Question
In the Monty Hall problem, you are on a game show with 3 doors. Behind one door is a car; behind the other two are goats. You pick a door. The host (who knows what’s behind each door) opens one of the remaining doors to reveal a goat. Should you switch to the other unopened door or stay? Does it matter?
Solution — Step by Step
- 3 doors: 1 car, 2 goats
- You pick door 1 (say)
- Host opens a door (say door 3) showing a goat
- You are offered the choice: switch to door 2 or stay at door 1
The question: what is your probability of winning if you switch vs if you stay?
The surprising answer: switch — your probability doubles from 1/3 to 2/3.
When you initially pick door 1:
- P(car behind door 1) = 1/3
- P(goat behind door 1) = 2/3
If you stay, you win only if your initial pick was correct: P(win by staying) = 1/3.
The host’s action (revealing a goat) doesn’t change the probability of your initial pick — you chose before any information was revealed.
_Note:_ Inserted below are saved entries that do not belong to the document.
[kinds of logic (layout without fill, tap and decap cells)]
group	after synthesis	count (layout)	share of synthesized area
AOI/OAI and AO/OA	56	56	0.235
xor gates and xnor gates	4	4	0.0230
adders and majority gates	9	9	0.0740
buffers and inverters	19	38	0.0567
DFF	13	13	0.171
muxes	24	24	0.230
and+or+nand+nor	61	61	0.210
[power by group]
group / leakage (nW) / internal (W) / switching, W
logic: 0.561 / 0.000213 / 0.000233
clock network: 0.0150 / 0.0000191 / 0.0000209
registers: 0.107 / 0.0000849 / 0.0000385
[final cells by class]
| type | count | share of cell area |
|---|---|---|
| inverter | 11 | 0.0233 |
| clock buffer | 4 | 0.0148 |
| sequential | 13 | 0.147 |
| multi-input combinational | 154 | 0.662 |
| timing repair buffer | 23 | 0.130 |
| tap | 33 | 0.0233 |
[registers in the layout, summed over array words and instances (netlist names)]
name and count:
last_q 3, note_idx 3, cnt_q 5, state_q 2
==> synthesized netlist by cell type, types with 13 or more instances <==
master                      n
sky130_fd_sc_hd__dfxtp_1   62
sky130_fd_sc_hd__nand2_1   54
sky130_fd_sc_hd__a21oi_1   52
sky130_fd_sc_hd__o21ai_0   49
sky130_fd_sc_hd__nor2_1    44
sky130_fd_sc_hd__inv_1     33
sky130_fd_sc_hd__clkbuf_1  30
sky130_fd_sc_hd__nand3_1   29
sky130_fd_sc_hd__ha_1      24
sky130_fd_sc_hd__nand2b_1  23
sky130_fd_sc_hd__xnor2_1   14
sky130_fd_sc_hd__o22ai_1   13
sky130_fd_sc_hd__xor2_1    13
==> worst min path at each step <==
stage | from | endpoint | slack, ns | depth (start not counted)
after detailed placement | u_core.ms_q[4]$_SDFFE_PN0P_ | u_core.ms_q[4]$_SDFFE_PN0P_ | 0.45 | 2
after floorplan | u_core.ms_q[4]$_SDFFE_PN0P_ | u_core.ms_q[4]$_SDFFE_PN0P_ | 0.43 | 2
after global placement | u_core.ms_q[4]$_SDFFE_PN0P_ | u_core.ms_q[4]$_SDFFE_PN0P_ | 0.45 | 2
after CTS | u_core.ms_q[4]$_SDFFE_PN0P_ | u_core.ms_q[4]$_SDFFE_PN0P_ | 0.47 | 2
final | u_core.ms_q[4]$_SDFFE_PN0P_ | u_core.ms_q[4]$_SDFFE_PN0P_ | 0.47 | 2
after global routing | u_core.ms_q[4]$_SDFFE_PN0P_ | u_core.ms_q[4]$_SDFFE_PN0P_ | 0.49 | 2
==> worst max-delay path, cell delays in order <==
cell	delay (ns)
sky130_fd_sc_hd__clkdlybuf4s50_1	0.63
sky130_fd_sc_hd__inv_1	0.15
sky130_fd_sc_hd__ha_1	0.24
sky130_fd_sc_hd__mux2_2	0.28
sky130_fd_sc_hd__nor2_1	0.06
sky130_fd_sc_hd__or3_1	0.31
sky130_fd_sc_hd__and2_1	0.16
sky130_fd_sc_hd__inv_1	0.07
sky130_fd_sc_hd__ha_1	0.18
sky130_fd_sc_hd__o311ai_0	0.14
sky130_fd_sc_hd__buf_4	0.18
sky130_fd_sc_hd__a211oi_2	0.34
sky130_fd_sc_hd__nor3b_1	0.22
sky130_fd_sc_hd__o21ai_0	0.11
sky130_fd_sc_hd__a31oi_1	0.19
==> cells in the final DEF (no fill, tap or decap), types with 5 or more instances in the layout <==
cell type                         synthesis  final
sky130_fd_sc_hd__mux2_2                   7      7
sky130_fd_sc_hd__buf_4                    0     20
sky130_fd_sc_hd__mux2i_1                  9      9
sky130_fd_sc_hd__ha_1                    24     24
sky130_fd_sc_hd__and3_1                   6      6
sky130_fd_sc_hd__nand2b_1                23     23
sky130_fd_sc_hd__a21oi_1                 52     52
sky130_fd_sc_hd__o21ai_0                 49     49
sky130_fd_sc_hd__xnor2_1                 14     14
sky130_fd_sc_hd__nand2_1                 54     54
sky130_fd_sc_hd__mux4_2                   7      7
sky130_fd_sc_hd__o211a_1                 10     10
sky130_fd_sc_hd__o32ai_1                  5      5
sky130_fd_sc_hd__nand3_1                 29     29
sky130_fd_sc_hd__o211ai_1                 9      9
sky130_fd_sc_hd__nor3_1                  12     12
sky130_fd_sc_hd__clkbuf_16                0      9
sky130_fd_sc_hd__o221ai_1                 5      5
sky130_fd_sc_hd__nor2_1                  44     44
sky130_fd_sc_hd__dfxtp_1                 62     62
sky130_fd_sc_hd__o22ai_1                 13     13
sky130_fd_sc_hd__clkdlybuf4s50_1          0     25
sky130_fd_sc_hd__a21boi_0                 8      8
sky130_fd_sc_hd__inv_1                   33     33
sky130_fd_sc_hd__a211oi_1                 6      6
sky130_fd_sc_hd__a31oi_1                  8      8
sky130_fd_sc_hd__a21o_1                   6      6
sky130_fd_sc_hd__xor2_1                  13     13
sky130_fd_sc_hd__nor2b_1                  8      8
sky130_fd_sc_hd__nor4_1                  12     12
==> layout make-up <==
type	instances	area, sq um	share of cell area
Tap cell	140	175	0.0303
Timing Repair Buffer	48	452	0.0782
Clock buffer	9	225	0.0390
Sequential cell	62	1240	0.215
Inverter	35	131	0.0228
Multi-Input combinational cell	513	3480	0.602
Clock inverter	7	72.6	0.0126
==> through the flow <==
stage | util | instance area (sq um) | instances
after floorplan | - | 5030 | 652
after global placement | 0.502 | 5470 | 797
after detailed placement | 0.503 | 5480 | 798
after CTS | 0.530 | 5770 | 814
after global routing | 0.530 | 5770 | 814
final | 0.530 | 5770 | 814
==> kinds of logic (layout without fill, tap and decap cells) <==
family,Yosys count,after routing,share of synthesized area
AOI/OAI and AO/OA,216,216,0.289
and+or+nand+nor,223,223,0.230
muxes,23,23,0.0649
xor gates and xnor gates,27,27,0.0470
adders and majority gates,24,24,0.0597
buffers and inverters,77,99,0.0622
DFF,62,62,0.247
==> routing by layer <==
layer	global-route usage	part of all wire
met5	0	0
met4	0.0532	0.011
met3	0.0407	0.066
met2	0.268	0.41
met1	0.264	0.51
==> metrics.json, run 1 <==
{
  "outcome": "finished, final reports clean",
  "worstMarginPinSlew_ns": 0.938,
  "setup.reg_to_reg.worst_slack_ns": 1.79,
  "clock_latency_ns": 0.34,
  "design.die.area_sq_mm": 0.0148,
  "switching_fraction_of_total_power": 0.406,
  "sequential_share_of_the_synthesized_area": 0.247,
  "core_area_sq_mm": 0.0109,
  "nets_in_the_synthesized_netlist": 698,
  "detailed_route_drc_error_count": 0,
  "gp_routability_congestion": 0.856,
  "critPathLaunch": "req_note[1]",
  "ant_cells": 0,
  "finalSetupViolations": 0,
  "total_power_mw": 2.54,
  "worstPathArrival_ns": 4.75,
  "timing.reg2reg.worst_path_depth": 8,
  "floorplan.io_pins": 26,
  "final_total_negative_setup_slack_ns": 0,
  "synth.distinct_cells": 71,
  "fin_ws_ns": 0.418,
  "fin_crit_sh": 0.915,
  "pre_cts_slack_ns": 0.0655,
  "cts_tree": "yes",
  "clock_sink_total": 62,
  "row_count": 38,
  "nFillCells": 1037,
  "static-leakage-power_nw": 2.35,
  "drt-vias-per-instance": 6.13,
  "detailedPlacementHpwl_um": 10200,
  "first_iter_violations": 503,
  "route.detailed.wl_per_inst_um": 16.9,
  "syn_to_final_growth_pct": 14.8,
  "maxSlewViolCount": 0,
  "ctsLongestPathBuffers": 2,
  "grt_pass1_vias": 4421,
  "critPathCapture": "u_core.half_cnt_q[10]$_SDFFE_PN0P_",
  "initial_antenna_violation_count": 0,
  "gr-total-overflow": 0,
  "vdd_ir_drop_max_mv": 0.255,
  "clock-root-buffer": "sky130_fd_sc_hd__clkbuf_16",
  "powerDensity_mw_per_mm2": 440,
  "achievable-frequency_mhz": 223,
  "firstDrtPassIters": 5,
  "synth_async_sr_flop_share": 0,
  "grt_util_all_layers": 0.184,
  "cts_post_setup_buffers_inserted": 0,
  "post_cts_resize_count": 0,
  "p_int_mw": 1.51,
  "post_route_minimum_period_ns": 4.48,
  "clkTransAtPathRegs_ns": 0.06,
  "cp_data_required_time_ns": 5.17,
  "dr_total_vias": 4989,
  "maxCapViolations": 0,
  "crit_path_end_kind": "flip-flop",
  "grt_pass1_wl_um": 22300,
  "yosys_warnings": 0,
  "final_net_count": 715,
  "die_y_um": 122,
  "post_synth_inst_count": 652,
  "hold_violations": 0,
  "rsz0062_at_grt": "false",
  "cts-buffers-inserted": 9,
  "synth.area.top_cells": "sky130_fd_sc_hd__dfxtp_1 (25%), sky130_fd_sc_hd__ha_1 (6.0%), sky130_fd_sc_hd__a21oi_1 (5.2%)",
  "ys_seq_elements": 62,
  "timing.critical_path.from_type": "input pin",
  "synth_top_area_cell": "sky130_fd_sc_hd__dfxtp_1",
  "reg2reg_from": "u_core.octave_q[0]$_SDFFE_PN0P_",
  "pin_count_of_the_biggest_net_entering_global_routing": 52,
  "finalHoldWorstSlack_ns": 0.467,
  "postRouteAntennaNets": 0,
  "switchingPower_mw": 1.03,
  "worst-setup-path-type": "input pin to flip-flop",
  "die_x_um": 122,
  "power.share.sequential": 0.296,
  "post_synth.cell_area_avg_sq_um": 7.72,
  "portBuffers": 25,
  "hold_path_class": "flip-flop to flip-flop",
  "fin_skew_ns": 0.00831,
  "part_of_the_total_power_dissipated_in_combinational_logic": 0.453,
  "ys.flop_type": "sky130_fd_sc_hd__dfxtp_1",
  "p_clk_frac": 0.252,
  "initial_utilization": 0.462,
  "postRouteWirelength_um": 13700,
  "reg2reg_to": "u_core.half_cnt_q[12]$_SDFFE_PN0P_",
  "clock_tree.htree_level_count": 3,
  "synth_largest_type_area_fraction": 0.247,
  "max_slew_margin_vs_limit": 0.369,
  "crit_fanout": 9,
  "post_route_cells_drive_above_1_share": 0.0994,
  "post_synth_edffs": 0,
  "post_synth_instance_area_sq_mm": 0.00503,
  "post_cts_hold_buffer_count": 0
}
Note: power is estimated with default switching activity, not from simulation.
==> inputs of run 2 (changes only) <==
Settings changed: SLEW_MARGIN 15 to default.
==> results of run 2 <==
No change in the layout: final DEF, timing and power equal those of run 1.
## config.mk

```make
export PLATFORM = sky130hd
export DESIGN_NAME = ram_arbiter
export DESIGN_NICKNAME = d
export VERILOG_FILES = /design/src/rtl/ram_arbiter.sv
export SDC_FILE = /design/constraint.sdc
export NUM_CORES = 1
export LEC_CHECK = 0
export BUFFER_PORTS_ARGS = -buffer_cell sky130_fd_sc_hd__buf_2
export CAP_MARGIN = 20
export CORE_MARGIN = 1.5
export CORE_UTILIZATION = 25
export CTS_CLUSTER_SIZE = 30
export DETAILED_ROUTE_END_ITERATION = 8
export GPL_TIMING_DRIVEN = 0
export HOLD_SLACK_MARGIN = 0.06
export PLACE_DENSITY = 0.76
export SLEW_MARGIN = 25
export SYNTH_ARGS = -nofsm -noshare
export SYNTH_HDL_FRONTEND = slang
export SYNTH_SLANG_ARGS = --single-unit
```

## constraint.sdc

```tcl
create_clock -name clk -period 1.3 [get_ports clk]
set_input_delay 0.26 -clock clk [delete_from_list [all_inputs] [get_ports clk]]
set_output_delay 0.26 -clock clk [all_outputs]
set_load 0.03 [all_outputs]
```

## src/rtl/ram_arbiter.sv

```systemverilog
// Round-robin arbiter sharing one single-port synchronous RAM among NREQ requesters,
// with a per-transaction lock so one requester can hold the RAM across a read-modify-write.
module ram_arbiter #(
  parameter int NREQ = 2,
  parameter int AW   = 15,
  parameter int DW   = 8
) (
  input  logic              clk,
  input  logic              rst,
  input  logic [NREQ-1:0]   req_valid,
  output logic [NREQ-1:0]   req_ready,
  input  logic [NREQ-1:0]   req_we,
  input  logic [NREQ-1:0]   req_lock,
  input  logic [NREQ*AW-1:0] req_addr,
  input  logic [NREQ*DW-1:0] req_wdata,
  output logic [NREQ-1:0]   resp_valid,
  output logic [DW-1:0]     resp_rdata,
  output logic              ram_we,
  output logic [AW-1:0]     ram_addr,
  output logic [DW-1:0]     ram_data_in,
  input  logic [DW-1:0]     ram_data_out
);

  localparam int PW = (NREQ > 1) ? $clog2(NREQ) : 1;
  typedef logic [PW-1:0] idx_t;

  idx_t            ptr_q, ptr_d;
  idx_t            owner_q, owner_d;
  logic            locked_q, locked_d;
  logic [NREQ-1:0] resp_valid_q, resp_valid_d;

  logic            grant_vld;
  idx_t            grant_idx;

  function automatic idx_t wrap_add(input idx_t base, input int k);
    int s;
    s = int'(base) + k;
    if (s >= NREQ) s = s - NREQ;
    return idx_t'(s);
  endfunction

  // Scan from the highest offset down so the requester closest to ptr wins.
  always_comb begin
    grant_vld = 1'b0;
    grant_idx = '0;
    if (!rst) begin
      if (locked_q) begin
        if (req_valid[owner_q]) begin
          grant_vld = 1'b1;
          grant_idx = owner_q;
        end
      end else begin
        for (int k = NREQ - 1; k >= 0; k--) begin
          if (req_valid[wrap_add(ptr_q, k)]) begin
            grant_vld = 1'b1;
            grant_idx = wrap_add(ptr_q, k);
          end
        end
      end
    end
  end

  always_comb begin
    req_ready = '0;
    if (grant_vld) req_ready[grant_idx] = 1'b1;
  end

  always_comb begin
    ram_we      = 1'b0;
    ram_addr    = '0;
    ram_data_in = '0;
    for (int i = 0; i < NREQ; i++) begin
      if (grant_vld && (grant_idx == idx_t'(i))) begin
        ram_we      = req_we[i];
        ram_addr    = req_addr[i*AW +: AW];
        ram_data_in = req_wdata[i*DW +: DW];
      end
    end
  end

  // While locked the pointer is frozen so fairness resumes where it left off.
  always_comb begin
    ptr_d        = ptr_q;
    owner_d      = owner_q;
    locked_d     = locked_q;
    resp_valid_d = '0;
    if (grant_vld) begin
      resp_valid_d[grant_idx] = 1'b1;
      if (!locked_q) ptr_d = wrap_add(grant_idx, 1);
      if (req_lock[grant_idx]) begin
        locked_d = 1'b1;
        owner_d  = grant_idx;
      end else begin
        locked_d = 1'b0;
      end
    end
  end

  always_ff @(posedge clk or posedge rst) begin
    if (rst) begin
      ptr_q        <= '0;
      owner_q      <= '0;
      locked_q     <= 1'b0;
      resp_valid_q <= '0;
    end else begin
      ptr_q        <= ptr_d;
      owner_q      <= owner_d;
      locked_q     <= locked_d;
      resp_valid_q <= resp_valid_d;
    end
  end

  assign resp_valid = resp_valid_q;
  // The RAM reads before it writes, so a write's response carries the old contents.
  assign resp_rdata = ram_data_out;

  a_ready_onehot : assert property (@(posedge clk) disable iff (rst) $onehot0(req_ready));
  a_ready_has_valid : assert property (@(posedge clk) disable iff (rst) (req_ready & ~req_valid) == '0);
  a_resp_onehot : assert property (@(posedge clk) disable iff (rst) $onehot0(resp_valid));

endmodule

```

==> summary.md <==
| Metric | Value |
|---|---|
| Post-synth EDFFs | 0 |
| Unrepaired setup endpoints after global routing | true |
| Routability Congestion | 0.781 |
| Die area | 2700 sq um |
| CP Max Fanout | 5 |
| Gr usage total | 0.209 |
| Pwr Density | 1270 nW/um^2 |
| Fraction of layout cells with a size suffix above 1 | 0.886 |
| Post-synth cell types | 20 |
| Area growth, synth to finish | 169% |
| Fmax | 514 MHz |
| Final Cycle Share | 1.50 |
| Ant diodes | 0 |
| I/O pin total | 98 |
| NumNets Final | 229 |
| Post-synth top area share | 0.263 |
| CP arrival | 1690 ps |
| Fin crit period | 1950 ps |
| Core ar. | 2230 sq um |
| Layout Cells excl Fill | 194 |
| Worst-Margin Slew | 321 ps |
| Slew Limit Headroom | 0.783 |
| Final Hold Violating Endpoints | 0 |
| Type of element launching the critical path | flop |
| Overall routed net length | 3190 um |
| Vias | 988 |
| Initial antenna violation count | 0 |
| Global route overflow | 0 |
| Max Cap Viol | 0 |
| Fill count | 155 |
| Ranking of synthesized cells by area | a22o_1 26%, dfrtp_1 21%, a22o_2 12% |
| Placement Rows | 17 |
| Synth Area per Inst | 9.99 sq um |
| Router iterations before antenna repair | 4 |
| Routed length per instance | 16.4 um |
| Post-synth top cells | 18 x a22o_1, 9 x buf_4, 7 x a22o_2 |
| Net Count, Synth | 122 |
| Total number of H-tree levels | 1 |
| Chip height | 52.0 um |
| DRT antenna net count | 0 |
| Worst vdd ir | 0.788 mV |
| Clock Tree Buf Depth | 2 |
| Worst-path clk slew | 50 ps |
| First-pass GRT wire length | 4220 um |
| Total CTS buffers | 3 |
| Cell Area, Synth | 599 sq um |
| Hold crit path type | in2reg |
| Footprint of the multi-input gates | 551 sq um |
| Largest net degree at the start of global routing | 12 |
| Initial DRC Count | 10 |
| Drc violations | 0 |
| CP endpoint kind | output port |
| FF/Latch Area | 128 sq um |
| Synth Warn # | 0 |
| Vias per inst | 5.09 |
| Asr flop ratio synth | 1.00 |
| CTS tree | yes |
| Final TNS setup | -16,550 ps |
| CTS Root Cell | clkbuf_4 |
| Die width | 52.0 um |
| Failing checks | negative setup slack |
| Status | complete, but fails checks |
| Main flop type after synthesis | dfrtp_1 |
| Worst path required time | 1040 ps |
| Syn Inst Count | 60 |
| Static Leakage | 0.890 nW |
| Post-DP HPWL | 2010 um |
| Clk_lat worst skew | 240 ps |
| Post-synthesis sequential area ratio | 0.209 |
| Initial core utilization | 0.268 |
| Yosys reg bits | 5 |
| Max Transition Viols Final | 0 |
| Most numerous cell in the Yosys netlist | a22o_1 |
| Clk_skew | 3.74 ps |
| Endpoints failing setup | 29 |
| Cell total after placement | 177 |
| Hold Slack | 271 ps |
| CTS sink cnt | 5 |
| PortBufs | 89 |
| Vias in the first global route | 954 |
| Area leader, netlist | a22o_1 |
| Final setup margin | -646 ps |
| Crit Path Category | reg2out |
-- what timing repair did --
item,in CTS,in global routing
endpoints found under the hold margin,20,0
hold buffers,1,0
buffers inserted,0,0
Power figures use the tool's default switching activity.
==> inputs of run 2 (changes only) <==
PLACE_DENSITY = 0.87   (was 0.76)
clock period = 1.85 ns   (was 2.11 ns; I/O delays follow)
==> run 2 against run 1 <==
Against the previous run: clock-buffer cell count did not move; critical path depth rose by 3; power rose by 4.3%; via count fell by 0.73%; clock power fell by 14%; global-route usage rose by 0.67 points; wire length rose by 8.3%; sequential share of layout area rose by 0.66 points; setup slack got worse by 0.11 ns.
==> src/rtl/edu_sched_pkg.sv <==
// Shared types and constants for the edu datapath sharing scheduler.
package edu_sched_pkg;

  localparam int unsigned TXN_W = 16;

  typedef enum logic [1:0] {
    IDLE,
    ISSUE,
    WAIT,
    RETURN
  } sched_state_t;

endpackage

==> src/rtl/rr_pick.sv <==
// Combinational round-robin picker: first asserted request after index `last`.
module rr_pick #(
  parameter int unsigned N = 4
) (
  input  logic [N-1:0]         req,
  input  logic [$clog2(N)-1:0] last,
  output logic [N-1:0]         gnt_onehot,
  output logic [$clog2(N)-1:0] gnt_idx,
  output logic                 any
);

  localparam int unsigned IW = $clog2(N);

  int unsigned w_idx;

  always_comb begin
    gnt_onehot = '0;
    gnt_idx    = '0;
    any        = 1'b0;
    w_idx      = 0;
    for (int unsigned k = 1; k <= N; k++) begin
      w_idx = (32'(last) + k) % N;
      if (!any && req[w_idx]) begin
        any               = 1'b1;
        gnt_idx           = IW'(w_idx);
        gnt_onehot[w_idx] = 1'b1;
      end
    end
  end

endmodule
$ cat src/rtl/mic1_exec_ctrl.sv
// +----------------------------------------------------------------------+
// | mic1_exec_ctrl : run/step/breakpoint execution controller for mic1   |
// | Rev 1.0                                                              |
// +----------------------------------------------------------------------+
`timescale 1ns/1ps
`default_nettype none

module mic1_exec_ctrl #(
   parameter int STEP_W      = 8,
   parameter int CNT_W       = 32,
   parameter int CYCLE_LIMIT = 0
) (
   input  logic              clk,
   input  logic              resetn,
   input  logic              start,
   input  logic              step,
   input  logic              stop,
   input  logic              clear,
   input  logic [STEP_W-1:0] step_count,
   input  logic              bp_en,
   input  logic [8:0]        bp_addr,
   input  logic [8:0]        mpc,
   input  logic              prog_halt,
   output logic              run,
   output logic              busy,
   output logic              done,
   output logic [2:0]        stop_reason,
   output logic [CNT_W-1:0]  cycle_count
);

   typedef enum logic [1:0] {
      S_IDLE = 2'd0,
      S_RUN  = 2'd1,
      S_STEP = 2'd2,
      S_HALT = 2'd3
   } state_t;

   localparam logic [2:0] R_NONE  = 3'd0;
   localparam logic [2:0] R_STOP  = 3'd1;
   localparam logic [2:0] R_STEP  = 3'd2;
   localparam logic [2:0] R_BP    = 3'd3;
   localparam logic [2:0] R_PROG  = 3'd4;
   localparam logic [2:0] R_LIMIT = 3'd5;

   localparam logic [CNT_W:0] LIMIT = (CNT_W+1)'(CYCLE_LIMIT);

   state_t            state;
   logic [STEP_W-1:0] remaining;
   logic              first;

   logic [CNT_W:0]    cnt_plus1;
   logic [CNT_W-1:0]  cnt_sat;
   logic [STEP_W-1:0] step_load;
   logic              bp_hit;
   logic              limit_hit;
   logic              step_last;

   always_comb begin
      cnt_plus1 = {1'b0, cycle_count} + {{CNT_W{1'b0}}, 1'b1};
      cnt_sat   = cnt_plus1[CNT_W] ? cycle_count : cnt_plus1[CNT_W-1:0];
      step_load = (step_count == '0) ? STEP_W'(1) : step_count;
      // The first busy cycle skips the breakpoint so a resume steps off it.
      bp_hit    = bp_en && (mpc == bp_addr) && !first;
      limit_hit = (CYCLE_LIMIT != 0) && (cnt_plus1 == LIMIT);
      step_last = (state == S_STEP) && (remaining == STEP_W'(1));
   end

   assign run  = (state == S_RUN) || (state == S_STEP);
   assign busy = run;

   always_ff @(posedge clk) begin
      if (!resetn) begin
         state       <= S_IDLE;
         remaining   <= '0;
         first       <= 1'b1;
         done        <= 1'b0;
         stop_reason <= R_NONE;
         cycle_count <= '0;
      end else begin
         done <= 1'b0;
         case (state)
            S_IDLE: begin
               if (clear) begin
                  cycle_count <= '0;
                  stop_reason <= R_NONE;
               end
               if (start) begin
                  state       <= S_RUN;
                  stop_reason <= R_NONE;
                  first       <= 1'b1;
               end else if (step) begin
                  state       <= S_STEP;
                  remaining   <= step_load;
                  stop_reason <= R_NONE;
                  first       <= 1'b1;
               end
            end
            S_RUN, S_STEP: begin
               cycle_count <= cnt_sat;
               first       <= 1'b0;
               if (state == S_STEP) begin
                  remaining <= remaining - STEP_W'(1);
               end
               if (stop) begin
                  state       <= S_IDLE;
                  stop_reason <= R_STOP;
                  done        <= 1'b1;
               end else if (prog_halt) begin
                  state       <= S_HALT;
                  stop_reason <= R_PROG;
                  done        <= 1'b1;
               end else if (bp_hit) begin
                  state       <= S_HALT;
                  stop_reason <= R_BP;
                  done        <= 1'b1;
               end else if (limit_hit) begin
                  state       <= S_HALT;
                  stop_reason <= R_LIMIT;
                  done        <= 1'b1;
               end else if (step_last) begin
                  state       <= S_IDLE;
                  stop_reason <= R_STEP;
                  done        <= 1'b1;
               end
            end
            S_HALT: begin
               if (clear) begin
                  state       <= S_IDLE;
                  stop_reason <= R_NONE;
                  cycle_count <= '0;
               end
            end
            default: state <= S_IDLE;
         endcase
      end
   end

endmodule

`default_nettype wire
If your initial pick was wrong (P = 2/3): The host must reveal the remaining goat (only one door to open). Switching takes you to the car. You win.
If your initial pick was correct (P = 1/3): Host reveals one goat. Switching takes you to the remaining goat. You lose.
Therefore: P(win by switching) = P(initial pick was wrong) = 2/3.
Summary:
- Stay: P(win) = 1/3
- Switch: P(win) = 2/3
Always switch!
| Car location | You pick | Host opens | Result if stay | Result if switch |
|---|---|---|---|---|
| Door 1 | Door 1 | Door 2 or 3 | Win | Lose |
| Door 2 | Door 1 | Door 3 | Lose | Win |
| Door 3 | Door 1 | Door 2 | Lose | Win |
All three cases are equally likely (P = 1/3 each).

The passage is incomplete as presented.